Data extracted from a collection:
● ● ● ● ●

File: config.mk
export PLATFORM = sky130hd
export DESIGN_NAME = pvip_sink_flat
export DESIGN_NICKNAME = d
export VERILOG_FILES = /design/src/hdl/pvip_pkg.sv /design/src/hdl/pvip_if.sv /design/src/hdl/pvip_sink.sv /design/src/flat_wrapper.sv
export SDC_FILE = /design/constraint.sdc
export NUM_CORES = 1
export LEC_CHECK = 0
export BUFFER_PORTS_ARGS = -buffer_cell sky130_fd_sc_hd__buf_2
export CORE_MARGIN = 1.5
export CORE_UTILIZATION = 30
export DETAILED_ROUTE_END_ITERATION = 6
export GPL_TIMING_DRIVEN = 0
export MAX_ROUTING_LAYER = met4
export PLACE_DENSITY = 0.57
export SETUP_SLACK_MARGIN = 0.2
export SYNTH_ARGS = -nofsm -noshare
export SYNTH_HDL_FRONTEND = slang
export SYNTH_SLANG_ARGS = --single-unit
File: constraint.sdc
create_clock -name i_clk -period 2.3 [get_ports i_clk]
set_input_delay 0.575 -clock i_clk [delete_from_list [all_inputs] [get_ports i_clk]]
set_output_delay 0.575 -clock i_clk [all_outputs]
set_load 0.005 [all_outputs]
File: src/hdl/pvip_pkg.sv
// Shared constants for the parallel video input port link.
// Assumes a 250 MHz system clock on both ends of the link.
package pvip_pkg;

  localparam int unsigned DATA_W = 24;
  localparam int unsigned ADDR_W = 4;
  localparam int unsigned REG_W = 32;

  // Register byte offsets
  localparam logic [ADDR_W-1:0] REG_CTRL = 4'h0;
  localparam logic [ADDR_W-1:0] REG_STATUS = 4'h4;

  // Control field positions
  localparam int unsigned CTRL_FMT_LSB = 0;
  localparam int unsigned CTRL_VS_HIGH = 2;
  localparam int unsigned CTRL_HS_HIGH = 3;
  localparam int unsigned CTRL_MASK_LOW = 4;
  localparam int unsigned CTRL_ENABLE = 5;
  localparam int unsigned CTRL_W = 6;
  // Syncs active high, mask active high, format 24-bit, enabled
  localparam logic [CTRL_W-1:0] CTRL_RST = 6'h2C;

  // Status field positions
  localparam int unsigned STAT_RUN = 0;
  localparam int unsigned STAT_HOLD = 1;
  localparam int unsigned STAT_LOST = 2;
  localparam int unsigned STAT_FCNT_LSB = 16;
  localparam int unsigned FCNT_W = 16;

  typedef enum logic [1:0] {
    PVIP_FMT_24 = 2'b00,
    PVIP_FMT_18 = 2'b01,
    PVIP_FMT_422 = 2'b10
  } pvip_fmt_type;

  // Timing
  localparam int unsigned CLK_PERIOD_NS = 4;
  localparam int unsigned PCLK_PERIOD_NS = 160;
  localparam int unsigned PCLK_HALF_CYC = PCLK_PERIOD_NS / (2 * CLK_PERIOD_NS);
  localparam int unsigned VS_TIMEOUT_MS = 25;
  localparam int unsigned VS_TIMEOUT_CYC_DEF =
    VS_TIMEOUT_MS * (1000000 / CLK_PERIOD_NS);

endpackage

● ● ● ● ●

Task to complete =
Reproduce only the lines above, starting at the line with "input port link." and ending at the line with "typedef enum logic", exactly as written.

Output for this task =
// Shared constants for the parallel video input port link.
// Assumes a 250 MHz system clock on both ends of the link.
package pvip_pkg;

  localparam int unsigned DATA_W = 24;
  localparam int unsigned ADDR_W = 4;
  localparam int unsigned REG_W = 32;

  // Register byte offsets
  localparam logic [ADDR_W-1:0] REG_CTRL = 4'h0;
  localparam logic [ADDR_W-1:0] REG_STATUS = 4'h4;

  // Control field positions
  localparam int unsigned CTRL_FMT_LSB = 0;
  localparam int unsigned CTRL_VS_HIGH = 2;
  localparam int unsigned CTRL_HS_HIGH = 3;
  localparam int unsigned CTRL_MASK_LOW = 4;
  localparam int unsigned CTRL_ENABLE = 5;
  localparam int unsigned CTRL_W = 6;
  // Syncs active high, mask active high, format 24-bit, enabled
  localparam logic [CTRL_W-1:0] CTRL_RST = 6'h2C;

  // Status field positions
  localparam int unsigned STAT_RUN = 0;
  localparam int unsigned STAT_HOLD = 1;
  localparam int unsigned STAT_LOST = 2;
  localparam int unsigned STAT_FCNT_LSB = 16;
  localparam int unsigned FCNT_W = 16;

  typedef enum logic [1:0] {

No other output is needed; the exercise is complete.